Lockdown has irreversibly changed our lives. Whether you are accepting of, resistant to, or reluctantly suffering through these measures, we're all responding to our new reality in different ways. In the UK, hair clipper sales have risen by 229% while in China, the number of new users of the language learning app Duolingo has more than doubled. In America, Land of the Free, gun sales are at an all-time high since the introduction of background checks in 1998.
Some are relishing this opportunity to lounge across the sofa and binge-watch television, while the rest of us are excessively pacing our living rooms like restless animals in a zoo enclosure. What we can all agree on, however, is that lockdown has changed when we wake up as well as the quantity and quality of our sleep.
I thought it was just me, but it turns out lockdown is messing with all of our heads. Google searches for 'weird dreams' have doubled since this time last year. More specifically, searches for 'why am I dreaming about my ex' have increased by an astonishing 2,450% compared to last year, a comforting statistic after my dream about being the guest speaker at a conference hosted by my exes.
Freud called dreams the 'liberation of the spirit'. Well, if my 'quarandreams' are anything to go by, consider my spirit thoroughly unfettered. In the last few weeks, I have dreamt that I was about to sit my Advanced Higher music exam despite not having practised all year (I never took Advanced Higher music), that I missed my own Zoom wedding because I had the wrong meeting ID (I am as far from engaged as Earth is from the sun) and that I kept trying to pay for a round of drinks at a bar with a slice of cheese (and was appalled when it wasn't accepted as legal tender). Just last night, I had a dream that my bed was surrounded by a moat guarded by an inflatable, yet simultaneously very real, shark.

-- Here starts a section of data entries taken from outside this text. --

$ cat src/include/ocp_cfg.svh
// Offsets, field positions, reset values and counts of the cache port
`ifndef OCP_CFG_SVH
`define OCP_CFG_SVH

// ==========================================
// Register offsets (byte addresses)
`define OCP_ADDR_CTRL 4'h0
`define OCP_ADDR_STATUS 4'h4

// ==========================================
// Control register fields
`define OCP_F_CACHE_ON 0
`define OCP_F_SIZE_LO 1
`define OCP_F_BANK 5
`define OCP_F_BURST 6
`define OCP_F_ALT 7
`define OCP_F_DUAL 8
`define OCP_F_RATIO_LO 9
`define OCP_F_WRRD_LO 16
`define OCP_F_RDWR_LO 24

// ==========================================
// Control register reset value
`define OCP_CTRL_RESET 32'h0203_0804

// ==========================================
// Spacing counts in core clock cycles, single-data special ratio in halves, last beat number
`define OCP_RDWR_BASE 10'h006
`define OCP_RDWR_ZERO 10'h040
`define OCP_SINCE_MAX 10'h3ff
`define OCP_SD_SPECIAL_X2 4'h4
`define OCP_LAST_BEAT 2'h3

`endif

$ cat src/include/ocp_pkg.sv
// Types shared by the cache port control files
package ocp_pkg;

  // Transaction sequencer states
  typedef enum logic [3:0] {
    ST_IDLE = 4'b0001,
    ST_WAIT = 4'b0010,
    ST_BEAT = 4'b0100,
    ST_TAIL = 4'b1000
  } ocp_state_type;

  // Beat position handed to the strobe generator
  typedef struct packed {
    logic active;
    logic write;
    logic tail;
    logic [1:0] beat;
  } ocp_phase_type;

  // Active-low control pins toward the SRAM arrays
  typedef struct packed {
    logic load_strobe_n;
    logic data_oe_n;
    logic data_write_n;
    logic tag_oe_n;
    logic tag_write_n;
  } ocp_strobe_type;

  // Cache transaction request
  typedef struct packed {
    logic write;
    logic [19:0] index;
  } ocp_req_type;

  // Decoded configuration
  typedef struct packed {
    logic cache_on;
    logic [3:0] cache_size_sel;
    logic bank_split_on;
    logic burst_sel;
    logic alt_strobe_style;
    logic dual_data;
    logic [3:0] ratio_x2;
    logic [3:0] wr_to_rd_gap_cfg;
    logic [5:0] rd_to_wr_gap_cfg;
  } ocp_cfg_type;

endpackage

$ cat src/logic/ocp_strobe_gen.sv
// Per-beat strobe pattern generator for the four SRAM styles
`timescale 1ns/10ps
`default_nettype none

module ocp_strobe_gen (
  // Clock and reset
  input wire logic core_clk,
  input wire logic rst_n,
  // Style select and beat position
  input wire logic alt_strobe_style,
  input wire logic burst_sel,
  input wire ocp_pkg::ocp_phase_type phase,
  // Control pins
  output ocp_pkg::ocp_strobe_type strobe
);

  logic rd_beat;
  logic wr_beat;
  logic rd_tail;
  logic wr_tail;
  logic first;
  ocp_pkg::ocp_strobe_type strobe_d;
  ocp_pkg::ocp_strobe_type strobe_q;

  assign rd_beat = phase.active && !phase.write;
  assign wr_beat = phase.active && phase.write;
  assign rd_tail = phase.tail && !phase.write;
  assign wr_tail = phase.tail && phase.write;
  assign first = phase.beat == 2'h0;

  // ==========================================
  // Pattern table
  always_comb begin
    strobe_d.load_strobe_n = 1'b1;
    strobe_d.data_write_n = 1'b1;
    strobe_d.tag_write_n = !(wr_beat && first);
    unique case ({alt_strobe_style, burst_sel})
      2'b00: begin
        // Style A, enables act as chip selects
        strobe_d.data_oe_n = !(rd_beat || wr_beat);
        strobe_d.data_write_n = !(wr_beat || wr_tail);
        strobe_d.tag_oe_n = !((rd_beat || wr_beat) && first);
      end
      2'b01: begin
        // Style B, enables act as chip selects
        strobe_d.load_strobe_n = !((rd_beat || wr_beat) && first);
        strobe_d.data_oe_n = !(rd_beat || wr_beat || wr_tail);
        strobe_d.data_write_n = rd_beat;
        strobe_d.tag_oe_n = !((rd_beat || wr_beat) && first);
      end
      2'b10: begin
        // Style C, read enable stretched over the tail
        strobe_d.data_oe_n =
          !(((rd_beat || wr_beat) && !first) || rd_tail);
        strobe_d.tag_oe_n = !(rd_beat && phase.beat <= 2'h1);
      end
      2'b11: begin
        // Style D, read enable stretched over the tail
        strobe_d.load_strobe_n = !((rd_beat || wr_beat) && first);
        strobe_d.data_oe_n = !((rd_beat && !first) || rd_tail);
        strobe_d.data_write_n = !wr_beat;
        strobe_d.tag_oe_n =
          !(rd_beat && (phase.beat == 2'h1 || phase.beat == 2'h2));
      end
    endcase
  end

  always_ff @(posedge core_clk or negedge rst_n) begin
    if (!rst_n) begin
      strobe_q <= 5'h1f;
    end else begin
      strobe_q <= strobe_d;
    end
  end

  assign strobe = strobe_q;
endmodule

`default_nettype wire

$ cat src/logic/ocp_port_ctrl.sv
// Cache port control: register slave, spacing, index and beat sequencing
//
// Contract
// - Write-to-read spacing is (write-to-read gap minus one) times frame count.
// - Single-data ratio 2.0 uses gap minus two times frame count.
// - Read-to-write spacing is the read-to-write gap plus six cycles.
// - A read-to-write gap of zero means 64 cycles.
// - Index output is 20 bits, address bits 23 to 4, 1MB to 16MB.
// - Without banking, index bits above the cache size stay zero.
// - With banking, next index bit above the top carries its inverse.
// - Style from burst select and alternate bit; alternate one unsupported. The code flags it in status bit 2 but still drives its pattern.
// - Style A strobe pattern per beat.
// - Style B strobe pattern per beat.
// - Style C strobe pattern per beat.
// - Style D strobe pattern per beat.
// - Styles A and B use output enables as chip selects.
// - Styles C and D stretch output enables one cycle past read data.
// - Ratio is core cycles per peak 16-byte transfer, in halves.
// - Frame count: dual twice ratio; single ratio if even else twice.
// - Every transfer is four beats with the tag accessed on beat one; style C reads also use beat two, style D reads beats two and three.
//
// Decided for this implementation: the Wishbone slave port and the address map.
`include "ocp_cfg.svh"
`timescale 1ns/10ps
`default_nettype none

module ocp_port_ctrl (
  // Clock and reset
  input wire logic ref_clk,
  input wire logic reset_n,
  // Wishbone slave
  input wire logic wb_cyc_i,
  input wire logic wb_stb_i,
  input wire logic wb_we_i,
  input wire logic [3:0] wb_adr_i,
  input wire logic [3:0] wb_sel_i,
  input wire logic [31:0] wb_dat_i,
  output logic [31:0] wb_dat_o,
  output logic wb_ack_o,
  // Transaction requests
  input wire logic req_valid,
  input wire ocp_pkg::ocp_req_type req,
  output logic req_ready,
  // Cache clock from the link
  input wire logic link_clk,
  // SRAM pins
  output logic [19:0] cache_index_out,
  output ocp_pkg::ocp_strobe_type strobe,
  // Status
  output logic busy
);

  // ==========================================
  // Reset release
  logic rst_s1_q;
  logic rst_n_q;

  always_ff @(posedge ref_clk or negedge reset_n) begin
    if (!reset_n) begin
      rst_s1_q <= 1'b0;
      rst_n_q <= 1'b0;
    end else begin
      rst_s1_q <= 1'b1;
      rst_n_q <= rst_s1_q;
    end
  end

  // ==========================================
  // Link clock edge detection
  logic lclk_s1_q;
  logic lclk_s2_q;
  logic lclk_s3_q;
  logic link_rise;

  always_ff @(posedge ref_clk or negedge rst_n_q) begin
    if (!rst_n_q) begin
      lclk_s1_q <= 1'b0;
      lclk_s2_q <= 1'b0;
      lclk_s3_q <= 1'b0;
    end else begin
      lclk_s1_q <= link_clk;
      lclk_s2_q <= lclk_s1_q;
      lclk_s3_q <= lclk_s2_q;
    end
  end

  assign link_rise = lclk_s2_q && !lclk_s3_q;

  // ==========================================
  // Register file
  logic [31:0] ctrl_q;
  logic ack_q;
  logic [31:0] rdata_q;
  logic bus_access;
  logic unsupported;
  logic last_write_q;
  logic [31:0] status_word;
  ocp_pkg::ocp_cfg_type cfg;

  assign bus_access = wb_cyc_i && wb_stb_i && !ack_q;

  always_ff @(posedge ref_clk or negedge rst_n_q) begin
    if (!rst_n_q) begin
      ctrl_q <= `OCP_CTRL_RESET;
    end else if (bus_access && wb_we_i && wb_adr_i == `OCP_ADDR_CTRL) begin
      for (int b = 0; b < 4; b++) begin
        if (wb_sel_i[b]) begin
          ctrl_q[8*b +: 8] <= wb_dat_i[8*b +: 8];
        end
      end
    end
  end

  always_ff @(posedge ref_clk or negedge rst_n_q) begin
    if (!rst_n_q) begin
      ack_q <= 1'b0;
    end else begin
      ack_q <= bus_access;
    end
  end

  always_comb begin
    status_word = 32'h0;
    status_word[0] = busy;
    status_word[1] = last_write_q;
    status_word[2] = unsupported;
  end

  always_ff @(posedge ref_clk or negedge rst_n_q) begin
    if (!rst_n_q) begin
      rdata_q <= 32'h0;
    end else if (bus_access && !wb_we_i) begin
      unique case (wb_adr_i)
        `OCP_ADDR_CTRL: rdata_q <= ctrl_q;
        `OCP_ADDR_STATUS: rdata_q <= status_word;
        default: rdata_q <= 32'h0;
      endcase
    end
  end

  assign wb_ack_o = ack_q;
  assign wb_dat_o = rdata_q;

  // Field decode
  always_comb begin
    cfg.cache_on = ctrl_q[`OCP_F_CACHE_ON];
    cfg.cache_size_sel = ctrl_q[`OCP_F_SIZE_LO +: 4];
    cfg.bank_split_on = ctrl_q[`OCP_F_BANK];
    cfg.burst_sel = ctrl_q[`OCP_F_BURST];
    cfg.alt_strobe_style = ctrl_q[`OCP_F_ALT];
    cfg.dual_data = ctrl_q[`OCP_F_DUAL];
    cfg.ratio_x2 = ctrl_q[`OCP_F_RATIO_LO +: 4];
    cfg.wr_to_rd_gap_cfg = ctrl_q[`OCP_F_WRRD_LO +: 4];
    cfg.rd_to_wr_gap_cfg = ctrl_q[`OCP_F_RDWR_LO +: 6];
  end

  // Alternate style is flagged but still driven with its pattern
  assign unsupported = cfg.alt_strobe_style;

  // ==========================================
  // Spacing computation
  logic [3:0] frame_cnt;
  logic sd_special;
  logic [3:0] wr_sub;
  logic [9:0] wr_rd_need;
  logic [9:0] rd_wr_need;

  always_comb begin
    if (cfg.dual_data) begin
      frame_cnt = cfg.ratio_x2;
    end else if (cfg.ratio_x2[1:0] == 2'b00) begin
      frame_cnt = {1'b0, cfg.ratio_x2[3:1]};
    end else begin
      frame_cnt = cfg.ratio_x2;
    end
  end

  assign sd_special = !cfg.dual_data &&
                      cfg.ratio_x2 == `OCP_SD_SPECIAL_X2;

  // Settings at or below the subtrahend give no spacing at all
  always_comb begin
    wr_sub = sd_special ? 4'h2 : 4'h1;
    if (cfg.wr_to_rd_gap_cfg > wr_sub) begin
      wr_rd_need = 10'((cfg.wr_to_rd_gap_cfg - wr_sub) * frame_cnt);
    end else begin
      wr_rd_need = 10'h0;
    end
  end

  always_comb begin
    if (cfg.rd_to_wr_gap_cfg == 6'h0) begin
      rd_wr_need = `OCP_RDWR_ZERO;
    end else begin
      rd_wr_need = {4'h0, cfg.rd_to_wr_gap_cfg} + `OCP_RDWR_BASE;
    end
  end

  // ==========================================
  // Sequencer
  ocp_pkg::ocp_state_type state_q;
  ocp_pkg::ocp_req_type req_q;
  logic [1:0] beat_q;
  logic [9:0] since_end_q;
  logic [9:0] need;
  logic start;
  logic last_beat_done;

  assign req_ready = state_q == ocp_pkg::ST_IDLE && cfg.cache_on;
  assign busy = state_q != ocp_pkg::ST_IDLE;

  always_comb begin
    if (req_q.write && !last_write_q) begin
      need = rd_wr_need;
    end else if (!req_q.write && last_write_q) begin
      need = wr_rd_need;
    end else begin
      need = 10'h0;
    end
  end

  // Beats begin only on a cache clock rising edge
  assign start = state_q == ocp_pkg::ST_WAIT && link_rise &&
                 since_end_q >= need;
  assign last_beat_done = state_q == ocp_pkg::ST_BEAT && link_rise &&
                          beat_q == `OCP_LAST_BEAT;

  always_ff @(posedge ref_clk or negedge rst_n_q) begin
    if (!rst_n_q) begin
      state_q <= ocp_pkg::ST_IDLE;
    end else begin
      unique case (state_q)
        ocp_pkg::ST_IDLE: begin
          if (req_valid && req_ready) begin
            state_q <= ocp_pkg::ST_WAIT;
          end
        end
        ocp_pkg::ST_WAIT: begin
          if (start) begin
            state_q <= ocp_pkg::ST_BEAT;
          end
        end
        ocp_pkg::ST_BEAT: begin
          if (last_beat_done) begin
            state_q <= ocp_pkg::ST_TAIL;
          end
        end
        ocp_pkg::ST_TAIL: begin
          if (link_rise) begin
            state_q <= ocp_pkg::ST_IDLE;
          end
        end
        default: state_q <= ocp_pkg::ST_IDLE;
      endcase
    end
  end

  always_ff @(posedge ref_clk or negedge rst_n_q) begin
    if (!rst_n_q) begin
      req_q <= '0;
    end else if (req_valid && req_ready) begin
      req_q <= req;
    end
  end

  always_ff @(posedge ref_clk or negedge rst_n_q) begin
    if (!rst_n_q) begin
      beat_q <= 2'h0;
    end else if (start) begin
      beat_q <= 2'h0;
    end else if (state_q == ocp_pkg::ST_BEAT && link_rise) begin
      beat_q <= beat_q + 2'h1;
    end
  end

  // Cycles since the last beat of the previous transfer
  always_ff @(posedge ref_clk or negedge rst_n_q) begin
    if (!rst_n_q) begin
      since_end_q <= `OCP_SINCE_MAX;
    end else if (last_beat_done) begin
      since_end_q <= 10'h0;
    end else if (since_end_q != `OCP_SINCE_MAX) begin
      since_end_q <= since_end_q + 10'h1;
    end
  end

  always_ff @(posedge ref_clk or negedge rst_n_q) begin
    if (!rst_n_q) begin
      last_write_q <= 1'b0;
    end else if (last_beat_done) begin
      last_write_q <= req_q.write;
    end
  end

  // ==========================================
  // Index masking and bank select
  function automatic logic [19:0] mask_index(
    input logic [19:0] idx,
    input logic [3:0] size,
    input logic bank
  );
    logic [19:0] res;
    logic [4:0] used;
    res = idx;
    // Bit i tells whether index bit 15+i is in use
    used = {size, 1'b1};
    for (int i = 0; i < 4; i++) begin
      if (size[i]) begin
        res[16+i] = idx[16+i];
      end else if (bank && used[i]) begin
        res[16+i] = !idx[15+i];
      end else begin
        res[16+i] = 1'b0;
      end
    end
    return res;
  endfunction

  logic [19:0] index_q;

  always_ff @(posedge ref_clk or negedge rst_n_q) begin
    if (!rst_n_q) begin
      index_q <= 20'h0;
    end else if (start) begin
      index_q <= mask_index(req_q.index, cfg.cache_size_sel,
                            cfg.bank_split_on);
    end
  end

  assign cache_index_out = index_q;

  // ==========================================
  // Strobe generation
  ocp_pkg::ocp_phase_type phase;

  always_comb begin
    phase.active = state_q == ocp_pkg::ST_BEAT;
    phase.write = req_q.write;
    phase.tail = state_q == ocp_pkg::ST_TAIL;
    phase.beat = beat_q;
  end

  ocp_strobe_gen u_strobe (
    .core_clk(ref_clk),
    .rst_n(rst_n_q),
    .alt_strobe_style(cfg.alt_strobe_style),
    .burst_sel(cfg.burst_sel),
    .phase(phase),
    .strobe(strobe)
  );
endmodule

`default_nettype wire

One reason for the quarandream phenomenon is the fact that most people are getting more sleep. According to a survey conducted by King's College London, 62% of people in the UK are getting just as much sleep, if not more, than before lockdown measures were brought in on 23 March. Deirdre Barrett, assistant professor of psychology at Harvard Medical School, says that because many people aren't being woken up artificially by alarm clocks, or are at least waking up later than usual, they're having more complete sleep cycles and subsequently experiencing periods of deeper sleep. It is during these periods of deeper sleep when dreams tend to be most vivid.

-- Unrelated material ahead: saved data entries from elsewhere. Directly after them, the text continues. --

[src/hdl/srst_pkg.sv]
// Constants and types of the system reset controller
package srst_pkg;

  // ==========================================
  // Clock and timing
  localparam int CLK_MHZ = 250;
  localparam int CLK_NS  = 4;
  // Least low time for a brown-out
  localparam int BOD_T_NS = 2000;
  localparam int BOD_CYC  = (BOD_T_NS + CLK_NS - 1) / CLK_NS;
  localparam int BOD_W    = $clog2(BOD_CYC + 1);
  // Delay counter width
  localparam int DLY_W = 24;

  // ==========================================
  // Register map
  localparam logic [7:0] STATUS_OFS = 8'h00;
  localparam logic [7:0] STATUS_RST = 8'h01;
  localparam int POR_BIT  = 0;
  localparam int PIN_BIT  = 1;
  localparam int BOD_BIT  = 2;
  localparam int WDT_BIT  = 3;
  localparam int SCAN_BIT = 4;
  localparam int SDIS_BIT = 7;

  // ==========================================
  // Pin synchronisers
  localparam int SYNC_N = 3;
  localparam int IN_PIN = 0;
  localparam int IN_POR = 1;
  localparam int IN_BOD = 2;

  // Reset sources, active high
  typedef struct packed {
    logic scan;
    logic wdt;
    logic brownout_detect;
    logic pin;
    logic por;
  } srst_src_t;

  // Reset sequence states
  typedef enum logic [1:0] {
    ST_HOLD,
    ST_DELAY,
    ST_RUN
  } srst_state_t;

endpackage

[src/hdl/srst_ctrl.sv]
// System reset controller: sources, delay counter, cause flags, APB
//
// The implementer's own choices: the register addresses and the APB interface to the registers.
`timescale 1ns/1ps
// Overview of operation
// - Reset loads I/O state; release starts fetch
// - Pin and power-on force I/O asynchronously
// - Fuse-selected delay stretches reset after sources
// - Five sources, any one asserts reset
// - Long low on pin resets without clock
// - Pin release leaves reset after timeout
// - Power-on releases via delay, reasserts at once
// - Enabled brown-out asserts, releases via delay
// - Brown-out needs two microseconds below level
// - Enabled watchdog expiry issues a reset
// - Watchdog pulse one cycle; delay follows it
// - Scan reset bit holds reset while set
// - Scan flag bit 4; cleared by power-on, zero
// - Watchdog flag bit 3; power-on or zero
// - Brown-out flag bit 2; power-on or zero
// - Pin flag bit 1; power-on or zero
// - Power-on flag bit 0; only zero clears
// - Debug fuse keeps clock in deep sleep while scan interface is on
// - Disable bit or fuse disables scan interface
module srst_ctrl
  import srst_pkg::*;
#(
  parameter int P_TOUT0_US = 1,
  parameter int P_TOUT1_US = 4,
  parameter int P_TOUT2_US = 16,
  parameter int P_TOUT3_US = 64
) (
  input  wire logic        i_clk,
  input  wire logic        i_reset_n,
  input  wire logic        i_reset_pin_n,
  input  wire logic        i_por_low,
  input  wire logic        i_bod_low,
  input  wire logic        i_wdt_expire,
  input  wire logic        i_wdt_enable,
  input  wire logic        i_scan_reset_bit,
  input  wire logic        i_brownout_enable_fuse,
  input  wire logic [1:0]  i_clock_select_fuses,
  input  wire logic        i_debug_enable_fuse,
  input  wire logic        i_scan_if_enable_fuse,
  input  wire logic        i_deep_sleep,
  input  wire logic        i_psel,
  input  wire logic        i_penable,
  input  wire logic        i_pwrite,
  input  wire logic [7:0]  i_paddr,
  input  wire logic [31:0] i_pwdata,
  output logic             o_pready,
  output logic [31:0]      o_prdata,
  output logic             o_pslverr,
  output logic             o_core_reset_n,
  output logic             o_io_reset_n,
  output logic             o_fetch_start,
  output logic             o_scan_if_enable,
  output logic             o_main_clk_keep
);

  // ==========================================
  // Delay selection

  // Timeout lengths in cycles
  localparam int TOUT0_CYC = P_TOUT0_US * CLK_MHZ;
  localparam int TOUT1_CYC = P_TOUT1_US * CLK_MHZ;
  localparam int TOUT2_CYC = P_TOUT2_US * CLK_MHZ;
  localparam int TOUT3_CYC = P_TOUT3_US * CLK_MHZ;
  localparam int TOUT_MAX  = 2 ** DLY_W;

  // Refuse timeouts the counter cannot hold
  if (P_TOUT0_US < 1 || TOUT0_CYC >= TOUT_MAX ||
      P_TOUT1_US < 1 || TOUT1_CYC >= TOUT_MAX ||
      P_TOUT2_US < 1 || TOUT2_CYC >= TOUT_MAX ||
      P_TOUT3_US < 1 || TOUT3_CYC >= TOUT_MAX) begin : g_bad_tout
    $error("srst_ctrl: timeout out of range");
  end

  logic [DLY_W-1:0] tout_sel;  // Selected length

  // Fuses are static, so no synchroniser
  always_comb begin
    case (i_clock_select_fuses)
      2'h0:    tout_sel = DLY_W'(TOUT0_CYC);
      2'h1:    tout_sel = DLY_W'(TOUT1_CYC);
      2'h2:    tout_sel = DLY_W'(TOUT2_CYC);
      default: tout_sel = DLY_W'(TOUT3_CYC);
    endcase
  end

  // ==========================================
  // Asynchronous reset net

  logic rst_all_n;  // Block reset, pin or supply

  // Pin and supply act with no clock at all
  assign rst_all_n = i_reset_n & i_reset_pin_n & ~i_por_low;

  // ==========================================
  // Pin synchronisers

  logic [SYNC_N-1:0] async_in;  // Raw, active high
  logic [SYNC_N-1:0] stab_r;    // Agreed levels

  assign async_in[IN_PIN] = ~i_reset_pin_n;
  assign async_in[IN_POR] = i_por_low;
  assign async_in[IN_BOD] = i_bod_low;

  // Three flops; a change counts once two agree
  for (genvar g = 0; g < SYNC_N; g++) begin : g_sync
    logic [2:0] s_r;     // Stage 0 feeds stage 1 only
    logic       stab_g;  // Agreed level of this input
    // One process per input, so each bit has one driver
    always_ff @(posedge i_clk or negedge i_reset_n) begin
      if (!i_reset_n) begin
        s_r    <= 3'h0;
        stab_g <= 1'b0;
      end else begin
        s_r <= {s_r[1:0], async_in[g]};
        // Second and third stage agree
        if (s_r[1] == s_r[2]) begin
          stab_g <= s_r[2];
        end
      end
    end
    assign stab_r[g] = stab_g;
  end

  // ==========================================
  // Brown-out filter

  logic [BOD_W-1:0] bod_cnt_r;  // Cycles below level
  logic             bod_act_r;  // Brown-out reset

  // Short dips are ignored by the counter
  always_ff @(posedge i_clk or negedge i_reset_n) begin
    if (!i_reset_n) begin
      bod_cnt_r <= '0;
      bod_act_r <= 1'b0;
    end else if (!i_brownout_enable_fuse || !stab_r[IN_BOD]) begin
      // Disabled, or back above upper level
      bod_cnt_r <= '0;
      bod_act_r <= 1'b0;
    end else if (bod_cnt_r == BOD_W'(BOD_CYC - 1)) begin
      // Low long enough
      bod_act_r <= 1'b1;
    end else begin
      bod_cnt_r <= bod_cnt_r + 1'b1;
    end
  end

  // ==========================================
  // Watchdog pulse

  logic wd_pulse_r;  // One-cycle watchdog reset

  // Never longer than one cycle, even if held
  always_ff @(posedge i_clk or negedge i_reset_n) begin
    if (!i_reset_n) begin
      wd_pulse_r <= 1'b0;
    end else begin
      wd_pulse_r <= i_wdt_expire & i_wdt_enable & ~wd_pulse_r;
    end
  end

  // ==========================================
  // Source collection

  srst_src_t src;      // All five sources
  logic      any_src;  // Any source active

  assign src.por  = stab_r[IN_POR];
  assign src.pin  = stab_r[IN_PIN];
  assign src.brownout_detect  = bod_act_r;
  assign src.wdt  = wd_pulse_r;
  assign src.scan = i_scan_reset_bit;
  assign any_src  = |src;

  // ==========================================
  // Reset sequencer

  srst_state_t      state_r;    // Sequence state
  srst_state_t      state_nxt;  // Next state
  logic [DLY_W-1:0] dly_cnt_r;  // Delay counter

  // Any source returns to hold at once
  always_comb begin
    state_nxt = state_r;
    case (state_r)
      ST_HOLD: begin
        // Last source gone: stretch
        if (!any_src) begin
          state_nxt = ST_DELAY;
        end
      end
      ST_DELAY: begin
        if (any_src) begin
          state_nxt = ST_HOLD;
        end else if (dly_cnt_r == '0) begin
          state_nxt = ST_RUN;
        end
      end
      ST_RUN: begin
        if (any_src) begin
          state_nxt = ST_HOLD;
        end
      end
      default: state_nxt = ST_HOLD;
    endcase
  end

  // State register
  always_ff @(posedge i_clk or negedge rst_all_n) begin
    if (!rst_all_n) begin
      state_r <= ST_HOLD;
    end else begin
      state_r <= state_nxt;
    end
  end

  // Loaded in hold, counts down in delay
  always_ff @(posedge i_clk or negedge rst_all_n) begin
    if (!rst_all_n) begin
      dly_cnt_r <= '0;
    end else if (state_r != ST_DELAY) begin
      dly_cnt_r <= tout_sel - 1'b1;
    end else if (dly_cnt_r != '0) begin
      dly_cnt_r <= dly_cnt_r - 1'b1;
    end
  end

  // Reset outputs come from flops with async clear
  always_ff @(posedge i_clk or negedge rst_all_n) begin
    if (!rst_all_n) begin
      o_core_reset_n <= 1'b0;
      o_io_reset_n   <= 1'b0;
      o_fetch_start  <= 1'b0;
    end else begin
      o_core_reset_n <= (state_nxt == ST_RUN);
      o_io_reset_n   <= (state_nxt == ST_RUN);
      // Fetch from reset vector on release
      o_fetch_start  <= (state_nxt == ST_RUN) && (state_r != ST_RUN);
    end
  end

  // ==========================================
  // APB slave

  logic       hit;     // Address is mapped
  logic       wr_stat; // Write completes now
  logic [7:0] stat_r;  // Cause flags and disable

  assign hit     = (i_paddr == STATUS_OFS);
  assign wr_stat = i_psel & i_penable & o_pready & i_pwrite & hit;

  // One wait-free access phase after setup
  always_ff @(posedge i_clk or negedge i_reset_n) begin
    if (!i_reset_n) begin
      o_pready  <= 1'b0;
      o_prdata  <= 32'h0000_0000;
      o_pslverr <= 1'b0;
    end else begin
      o_pready <= i_psel & ~i_penable;
      // Capture answer in the setup cycle
      if (i_psel && !i_penable) begin
        o_prdata  <= hit ? {24'h00_0000, stat_r} : 32'h0000_0000;
        o_pslverr <= ~hit;
      end
    end
  end

  // ==========================================
  // Cause flags

  logic [7:0] stat_nxt;  // Next flag value

  // Order: write, power-on clear, sets last
  always_comb begin
    stat_nxt = stat_r;
    if (wr_stat) begin
      // Zero clears a flag, one leaves it
      stat_nxt[4:0]     = stat_r[4:0] & i_pwdata[4:0];
      stat_nxt[SDIS_BIT] = i_pwdata[SDIS_BIT];
    end
    if (src.por) begin
      // Power-on clears all other causes
      stat_nxt[4:1] = 4'h0;
    end
    if (!o_core_reset_n) begin
      // Disable bit is an I/O register
      stat_nxt[SDIS_BIT] = 1'b0;
    end
    // A set wins over any clear
    stat_nxt[POR_BIT]  = stat_nxt[POR_BIT] | src.por;
    stat_nxt[PIN_BIT]  = stat_nxt[PIN_BIT] | src.pin;
    stat_nxt[BOD_BIT]  = stat_nxt[BOD_BIT] | src.brownout_detect;
    stat_nxt[WDT_BIT]  = stat_nxt[WDT_BIT] | src.wdt;
    stat_nxt[SCAN_BIT] = stat_nxt[SCAN_BIT] | src.scan;
    stat_nxt[6:5]      = 2'h0;
  end

  // Flags survive every reset but the block's own; power-on keeps only its own flag
  always_ff @(posedge i_clk or negedge i_reset_n) begin
    if (!i_reset_n) begin
      stat_r <= STATUS_RST;
    end else begin
      stat_r <= stat_nxt;
    end
  end

  // ==========================================
  // Debug and clock keeping

  // Debug needs the interface, so either off saves power
  always_ff @(posedge i_clk or negedge i_reset_n) begin
    if (!i_reset_n) begin
      o_scan_if_enable <= 1'b0;
      o_main_clk_keep  <= 1'b0;
    end else begin
      o_scan_if_enable <= i_scan_if_enable_fuse & ~stat_r[SDIS_BIT];
      o_main_clk_keep  <= i_debug_enable_fuse & i_scan_if_enable_fuse &
                          ~stat_r[SDIS_BIT] & i_deep_sleep;
    end
  end
endmodule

Freud also said that dreams are a way of processing material from our conscious minds: the weirder the time, the wackier the dream. This isn't the first time that our heightened emotional states have crept into our subconscious. After 9/11, many New Yorkers reported dreams of being overwhelmed by tidal waves or being attacked or robbed, visions that are commonly associated with feeling overwhelmed or a worsening negative mindset. The impact of the COVID-19 outbreak means that our minds are working overtime to digest this bizarre cocktail of grief, cabin fever and increasing financial pressures.
Some of the most common dreams people have reported during lockdown include the dreamer running away from something or discovering that they've committed a crime. According to a group of psychoanalysts in London currently studying the phenomenon, dreams like this are symptomatic of anxiety and stress. Other common dreams involve someone wanting to hug the dreamer, who lashes out and protests as though they are about to be killed. The National Geographic
has also reported that people are projecting fear of coronavirus onto threats like zombies, insects, murky figures and other metaphorical representations of the pandemic.
On the bright side, these post-apocalyptic visions are incredibly normal. A thicket of uncertainty has become the new landscape of our everyday lives and our minds are just trying to navigate us through this unchartered territory. Talking to the New York Times
, Dr Barrett claims that reducing our anxieties by, for example, imagining a positive scenario or looking at a photograph that evokes a happy memory before we sleep could potentially help temper some of our night-time nuttiness.
Chances are, our dreams will continue to process our COVID-19-related trauma even after life has resumed some semblance of normality. It's an unsettling prospect, but I'll take that over a conference with my exes – virtual or otherwise – any day of the week.